Single by Sabrina and Jo Squillo

from the album Over the Pop
- B-side: "With a Boy Like You"; "Whole Lotta Love";
- Released: January 1991
- Length: 3:38
- Label: Casablanca Records
- Songwriter: Giovanna Coletti

Sabrina singles chronology
| "Yeah Yeah" (1990) | "Siamo donne" (1991) | "Shadows of the Night" (1991) |

Jo Squillo singles chronology
| "Whole Lotta Love" (1990) | "Siamo donne" (1991) | "Me gusta il movimento" (1992) |

Audio video
- "Siamo donne" on YouTube

= Siamo donne (song) =

"Siamo donne" ("We Are Women") is a duet by Sabrina and Jo Squillo. The single was released in January 1991 and appeared on the album picture disc edition of Sabrina's third studio album Over the Pop.

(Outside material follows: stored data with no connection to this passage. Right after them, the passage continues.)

[src/rtl/seg_pkg.sv]
// Shared definitions for the segment-display shift controller.
// Holds the controller state encoding, the default frame width and divider,
// and the counter widths used by the controller and its tick generator.
package seg_pkg;

  typedef enum logic [1:0] {
    ST_IDLE  = 2'd0,
    ST_SHIFT = 2'd1,
    ST_LATCH = 2'd2,
    ST_DONE  = 2'd3
  } seg_state_e;

  localparam int unsigned SEG_WIDTH_DEF = 64;
  localparam int unsigned SEG_DIV_DEF   = 2;

  // bitcnt must hold WIDTH-1; divcnt must hold DIV-1 for DIV up to 1023.
  localparam int unsigned SEG_BITCNT_W  = 16;
  localparam int unsigned SEG_DIVCNT_W  = 10;

endpackage

[src/rtl/seg_div_tick.sv]
// DIV-cycle tick generator.
// Ports:
//   clk, rst_n : system clock, asynchronous active-low reset
//   i_en       : count enable (controller is in SHIFT or LATCH)
//   i_clr      : synchronous clear of the divider count
//   o_tick     : high in the last cycle of every DIV-cycle period while enabled
module seg_div_tick
  import seg_pkg::*;
#(
  parameter int unsigned DIV = SEG_DIV_DEF
) (
  input  logic clk,
  input  logic rst_n,
  input  logic i_en,
  input  logic i_clr,
  output logic o_tick
);

  localparam logic [SEG_DIVCNT_W-1:0] DIV_LAST = SEG_DIVCNT_W'(DIV - 1);

  logic [SEG_DIVCNT_W-1:0] r_divcnt;

  assign o_tick = i_en && (r_divcnt == DIV_LAST);

  always_ff @(posedge clk or negedge rst_n) begin
    if (!rst_n) begin
      r_divcnt <= '0;
    end else if (i_clr) begin
      r_divcnt <= '0;
    end else if (i_en) begin
      if (o_tick) r_divcnt <= '0;
      else        r_divcnt <= r_divcnt + SEG_DIVCNT_W'(1);
    end
  end

endmodule

[src/rtl/seg_shift_ctrl.sv]
// Serial shift controller for a segment-display shift-register chain.
// Captures a WIDTH-bit frame on start, shifts it out MSB first with a
// 2*DIV-cycle serial clock, strobes the chain latch for DIV cycles, then
// pulses done for one cycle.
// Ports:
//   clk, rst_n : system clock, asynchronous active-low reset
//   start      : frame request, sampled only in IDLE
//   par_data   : frame to send, bit WIDTH-1 first
//   busy       : high in SHIFT and LATCH
//   done       : one-cycle completion pulse
//   seg_clk    : serial clock, chain samples on its rising edge
//   seg_sout   : serial data, changes only on seg_clk falling edges
//   seg_latch  : chain latch strobe
module seg_shift_ctrl
  import seg_pkg::*;
#(
  parameter int unsigned WIDTH = SEG_WIDTH_DEF,
  parameter int unsigned DIV   = SEG_DIV_DEF
) (
  input  logic             clk,
  input  logic             rst_n,
  input  logic             start,
  input  logic [WIDTH-1:0] par_data,
  output logic             busy,
  output logic             done,
  output logic             seg_clk,
  output logic             seg_sout,
  output logic             seg_latch
);

  localparam logic [SEG_BITCNT_W-1:0] BIT_LAST = SEG_BITCNT_W'(WIDTH - 1);

  seg_state_e              r_state;
  seg_state_e              w_state_nxt;
  logic [WIDTH-1:0]        r_shift;
  logic [SEG_BITCNT_W-1:0] r_bitcnt;
  logic                    r_segclk;
  logic                    w_tick;
  logic                    w_div_en;
  logic                    w_div_clr;
  logic                    w_fall;
  logic                    w_last;

  seg_div_tick #(
    .DIV (DIV)
  ) u_div (
    .clk    (clk),
    .rst_n  (rst_n),
    .i_en   (w_div_en),
    .i_clr  (w_div_clr),
    .o_tick (w_tick)
  );

  // A tick while seg_clk is high is the falling toggle that ends a bit.
  assign w_fall = (r_state == ST_SHIFT) && w_tick && r_segclk;
  assign w_last = (r_bitcnt == BIT_LAST);

  // State register
  always_ff @(posedge clk or negedge rst_n) begin
    if (!rst_n) r_state <= ST_IDLE;
    else        r_state <= w_state_nxt;
  end

  // Next-state logic
  always_comb begin
    w_state_nxt = r_state;
    unique case (r_state)
      ST_IDLE:  if (start)            w_state_nxt = ST_SHIFT;
      ST_SHIFT: if (w_fall && w_last) w_state_nxt = ST_LATCH;
      ST_LATCH: if (w_tick)           w_state_nxt = ST_DONE;
      ST_DONE:                        w_state_nxt = ST_IDLE;
      default:                        w_state_nxt = ST_IDLE;
    endcase
  end

  // Output / control decode
  always_comb begin
    busy      = 1'b0;
    done      = 1'b0;
    seg_latch = 1'b0;
    unique case (r_state)
      ST_SHIFT: busy = 1'b1;
      ST_LATCH: begin
        busy      = 1'b1;
        seg_latch = 1'b1;
      end
      ST_DONE:  done = 1'b1;
      default:  ;
    endcase
    w_div_en  = busy;
    w_div_clr = !busy;
  end

  // Datapath: the last falling toggle leaves the register unshifted so the
  // final bit stays on seg_sout through its whole period.
  always_ff @(posedge clk or negedge rst_n) begin
    if (!rst_n) begin
      r_shift  <= '0;
      r_bitcnt <= '0;
      r_segclk <= 1'b0;
    end else if ((r_state == ST_IDLE) && start) begin
      r_shift  <= par_data;
      r_bitcnt <= '0;
      r_segclk <= 1'b0;
    end else if ((r_state == ST_SHIFT) && w_tick) begin
      r_segclk <= ~r_segclk;
      if (r_segclk && !w_last) begin
        r_shift  <= {r_shift[WIDTH-2:0], 1'b0};
        r_bitcnt <= r_bitcnt + SEG_BITCNT_W'(1);
      end
    end
  end

  assign seg_clk  = r_segclk;
  assign seg_sout = r_shift[WIDTH-1];

endmodule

Written by Jo Squillo, credited with her real name Giovanna Coletti, the song marked two firsts for Sabrina: her debut duet and her first Italian language single. The duo premiered the song at the 1991 Sanremo Music Festival, where it was not well received by the press, placing only 13th.

On the other hand, the sales results were more successful. "Siamo donne", partly thanks to the duo's many appearances on numerous TV shows, reached number eleven in the singles chart and became one of the hits of that year.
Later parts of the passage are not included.